Stored items
# # # # #

<file path="src/rtl/seq_pkg.sv">
// Shared definitions for the 1011 serial pattern detector.
package seq_pkg;

   localparam int unsigned STATE_W = 3;
   localparam logic [3:0]  PATTERN = 4'b1011;

   typedef enum logic [STATE_W-1:0] {
      S_IDLE = 3'd0,
      S_1    = 3'd1,
      S_10   = 3'd2,
      S_101  = 3'd3,
      S_1011 = 3'd4
   } state_t;

endpackage

</file>
<file path="src/rtl/sat_counter.sv">
// Saturating event counter with a sticky overflow flag and synchronous clear.
module sat_counter #(
   parameter int unsigned CNT_W = 8
) (
   input  logic             clk,
   input  logic             rst,
   input  logic             inc,
   input  logic             clr,
   output logic [CNT_W-1:0] cnt,
   output logic             ovf
);

   localparam logic [CNT_W-1:0] CNT_MAX = '1;

   // Clear takes priority over a coincident increment.
   always_ff @(posedge clk or posedge rst) begin
      if (rst) begin
         cnt <= '0;
         ovf <= 1'b0;
      end else if (clr) begin
         cnt <= '0;
         ovf <= 1'b0;
      end else if (inc) begin
         if (cnt == CNT_MAX) begin
            ovf <= 1'b1;
         end else begin
            cnt <= cnt + CNT_W'(1);
         end
      end
   end

endmodule

</file>
<file path="src/rtl/seq_detect_1011.sv">
// Moore detector for the serial pattern 1-0-1-1 with hit counting and bit history.
module seq_detect_1011
   import seq_pkg::*;
#(
   parameter int unsigned CNT_W = 8
) (
   input  logic               clk,
   input  logic               rst,
   input  logic               din,
   input  logic               din_valid,
   input  logic               overlap_en,
   input  logic               clr_cnt,
   output logic               detect,
   output logic [STATE_W-1:0] state_out,
   output logic [3:0]         hist,
   output logic [CNT_W-1:0]   hit_cnt,
   output logic               cnt_ovf
);

   state_t state;
   state_t state_nxt;
   logic   hit_c;

   // Next state; only accepted bits advance, unused encodings fall back to idle.
   always_comb begin
      state_nxt = state;
      hit_c     = 1'b0;
      case (state)
         S_IDLE: if (din_valid) state_nxt = din ? S_1 : S_IDLE;
         S_1:    if (din_valid) state_nxt = din ? S_1 : S_10;
         S_10:   if (din_valid) state_nxt = din ? S_101 : S_IDLE;
         S_101: begin
            if (din_valid) begin
               state_nxt = din ? S_1011 : S_10;
               hit_c     = din;
            end
         end
         S_1011: begin
            if (din_valid) begin
               if (din) state_nxt = S_1;
               else     state_nxt = overlap_en ? S_10 : S_IDLE;
            end
         end
         default: state_nxt = S_IDLE;
      endcase
   end

   always_ff @(posedge clk or posedge rst) begin
      if (rst) begin
         state  <= S_IDLE;
         detect <= 1'b0;
         hist   <= 4'b0000;
      end else begin
         state  <= state_nxt;
         detect <= hit_c;
         if (din_valid) begin
            hist <= {hist[2:0], din};
         end
      end
   end

   assign state_out = state;

   sat_counter #(
      .CNT_W (CNT_W)
   ) u_hit_cnt (
      .clk (clk),
      .rst (rst),
      .inc (hit_c),
      .clr (clr_cnt),
      .cnt (hit_cnt),
      .ovf (cnt_ovf)
   );

endmodule

</file>
<file path="config.mk">
export PLATFORM = sky130hd
export DESIGN_NAME = seq_detect_1011
export DESIGN_NICKNAME = d
export VERILOG_FILES = /design/src/rtl/seq_pkg.sv /design/src/rtl/sat_counter.sv /design/src/rtl/seq_detect_1011.sv
export SDC_FILE = /design/constraint.sdc
export NUM_CORES = 1
export LEC_CHECK = 0
export BUFFER_PORTS_ARGS = -buffer_cell sky130_fd_sc_hd__clkbuf_2
export CAP_MARGIN = 20
export CELL_PAD_IN_SITES_DETAIL_PLACEMENT = 1
export CELL_PAD_IN_SITES_GLOBAL_PLACEMENT = 1
export CORE_MARGIN = 3
export CORE_UTILIZATION = 40
export DETAILED_ROUTE_END_ITERATION = 16
export PLACE_DENSITY_LB_ADDON = 0.1
export RECOVER_POWER = 25
export REMOVE_ABC_BUFFERS = 1
export SYNTH_ARGS = -nofsm -noshare
export SYNTH_HDL_FRONTEND = slang
export SYNTH_SLANG_ARGS = --single-unit
</file>
<file path="constraint.sdc">
create_clock -name clk -period 1.9 [get_ports clk]
set_input_delay 0 -clock clk [delete_from_list [all_inputs] [get_ports clk]]
set_output_delay 0 -clock clk [all_outputs]
set_load 0.03 [all_outputs]
</file>
==> impl_metrics.toml <==
[job]
drv_cap = 0

[finish]
mostFrequentLayoutCells = "clkbuf_2, dfrtp_1, nor2_1, mux2_2"
seq_area_um2 = 425
multi_input_area_um2 = 484
layout_commonest_cell = "clkbuf_2"
drive_gt1_share_pct = 37.3
insertedDiodeCount = 0
design_area_um2 = 1130
fill_cells = 244
syn_to_final_growth_pct = 20.0
fin_nets = 118

[timing]
hold_viol_final = 0
clock_skew_ps = 5.77
fmax_ghz = 0.588
worst_pin_slew_ps = 670
maxSlewViolCount = 0
rsz0062_at_grt = "false"
slew_headroom_pct = 55.3
period_needed_ps = 1700
setup_viol = 0
post-route-period-util_pct = 89.5
setup_tns_ps = 0

[global_routing]
grt_max_degree = 18
grt_pass1_vias = 776
antenna_found_initial = 0
grt_use_met3_pct = 3.27
grt_overflow = 0
use_met1_pct = 25.5
gr-max-usage-layer = "met2"
grt_pass1_wl_mm = 3.82
grtUsageTotal_pct = 18.6
use_met2_pct = 28.1

[routing]
first_pass_iters = 2
wirelength_mm = 2.28
vias_per_cell = 5.58
wire_per_inst_um = 16.6
post-route-drc-count = 0
drt_iter0_markers = 5
vias = 764
ant_nets = 0

[setup_path]
crit_fanout = 6
critPathKind = "reg -> reg"
crit_required_ps = 2090
worst_setup_path_start_kind = "flip-flop"
cp-end-kind = "flip-flop"
arrival_ps = 1900
rr_worst_depth = 4

[clock_network]
cts_tree = "done"
cts_num_sinks = 17
cts_max_path_buffers = 2
cts-root-buf = "clkbuf_4"
path_clk_slew_ps = 100
postCtsSetupRepairBufs = 0
htree_levels = 1
cts_made_buffers = 3
cts_resized = 0
clk_latency_ps = 300

[synth]
synth_ff_type = "dfrtp_1"
synth_area_um2 = 946
synth.distinct_cells = 37
ys_ff_latch = 17
synth-seq-area-share_pct = 45.0
synthCells = 84
ys_async_sr_fraction_pct = 100
yosysWarnings = 0
avgSynthCellArea_um2 = 11.3
synth_edf_count = 0

[min_path]
hold_class = "in -> reg"
hold_depth = 2

[floorplanning]
initial_core_util_pct = 45.0
io_pins = 23
dieWidth_um = 54.6
die_height_um = 54.6
rows = 16
dieArea_um2 = 2980
core_um2 = 2100

[pwr]
p_leak_nw = 0.541
peakVddDrop_mv = 0.583
p_per_area_nw_per_um2 = 888

[status]
status = "finished clean"

[placement]
place_congestion = 0.829
place_hpwl_mm = 1.62
place_area_um2 = 1090
io_buffer_count = 22
through the flow:
stage,worst slack [ps],util (%),std cells,hold WS [ps],power [mW]
floorplan,81.9,-,80,-73.9,0.684
global placement,262,51.7,131,107,0.799
detailed placement,229,51.7,131,123,0.810
finish,199,54.0,137,52.1,1.01
global route,106,54.0,137,74.1,1.07
CTS,205,54.0,137,61.0,1.02
power by group:
part / internal (mW) / switching [mW] / total (mW)
combinational: 0.121 / 0.222 / 0.343
clock: 0.0786 / 0.127 / 0.206
sequential: 0.405 / 0.0544 / 0.459
total: 0.604 / 0.403 / 1.01
per-layer routing:
layer / wire length [um] / up-vias / share of wire, %
met5: 0 / - / 0
met4: 39 / 0 / 1.7
met3: 73 / 4 / 3.2
met2: 1040 / 14 / 46
met1: 1120 / 369 / 49
li1: - / 377 / -
cells by family after synthesis:
group                      Yosys count  share of synthesized area, %
buffers and inverters                9                          3.84
and+or+nand+nor                     30                          23.1
muxes                                8                          9.39
DFF                                 17                          45.0
adders and majority gates            1                          1.32
AOI/OAI and AO/OA                   19                          17.3
synth_stat cells (2+ instances only):
cell type | number | share of area, %
and3b_1 | 2 | 1.9
nand2b_1 | 2 | 1.3
a31oi_1 | 2 | 1.3
a41oi_1 | 2 | 1.9
a211oi_1 | 3 | 2.4
nor2b_1 | 5 | 3.3
a21oi_1 | 2 | 1.1
nand2_1 | 2 | 0.79
and4_1 | 2 | 1.9
clkbuf_1 | 2 | 0.79
nor2_1 | 6 | 2.4
inv_1 | 5 | 2.0
buf_2 | 2 | 1.1
o21ai_0 | 2 | 1.1
mux2_2 | 6 | 7.1
dfrtp_1 | 17 | 45
nand4_1 | 2 | 1.3
final timing paths:
| kind | from | to | slack, ps |
|---|---|---|---|
| max | u_hit_cnt.cnt[0]$_DFFE_PP0P_ | u_hit_cnt.cnt[0]$_DFFE_PP0P_ | 200 |
| min | clr_cnt | u_hit_cnt.cnt[3]$_DFFE_PP0P_ | 50 |
| max reg2reg | u_hit_cnt.cnt[0]$_DFFE_PP0P_ | u_hit_cnt.cnt[0]$_DFFE_PP0P_ | 200 |
| min reg2reg | hist[0]$_DFFE_PP0P_ | hist[0]$_DFFE_PP0P_ | 540 |
| max in group asynchronous | rst | u_hit_cnt.cnt[7]$_DFFE_PP0P_ | 1150 |
| min in group asynchronous | rst | u_hit_cnt.ovf$_DFFE_PP0P_ | 310 |
state kept, by name, summed over array words and instances (netlist names):
register       count
u_hit_cnt.cnt      8
detect             1
state_out          3
hist               4
u_hit_cnt.ovf      1
what timing repair did:
| item | in CTS | in global routing |
|---|---|---|
| endpoints found under the setup margin | 0 | 0 |
| hold endpoints to repair | 18 | 0 |
| hold buffers | 2 | 0 |
worst max-delay path, stage by stage, from the launching register on:
cell and delay (ps):
dfrtp_1 430, ha_1 230, and3_1 260, a211oi_2 320, mux2_2 360
area by class of cell:
| cell class | instances | area share, % |
|---|---|---|
| Clock buffer | 3 | 1.98 |
| Tap cell | 27 | 2.98 |
| Timing Repair Buffer | 26 | 12.8 |
| Sequential cell | 17 | 37.5 |
| Inverter | 5 | 1.65 |
| Multi-Input combinational cell | 58 | 42.7 |
| Clock inverter | 1 | 0.441 |
Note: power is estimated with default switching activity, not from simulation.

# # # # #

### Exercise instructions
Copy out each line of the records where the word "slack" appears.

### Solution for this exercise
stage,worst slack [ps],util (%),std cells,hold WS [ps],power [mW]
| kind | from | to | slack, ps |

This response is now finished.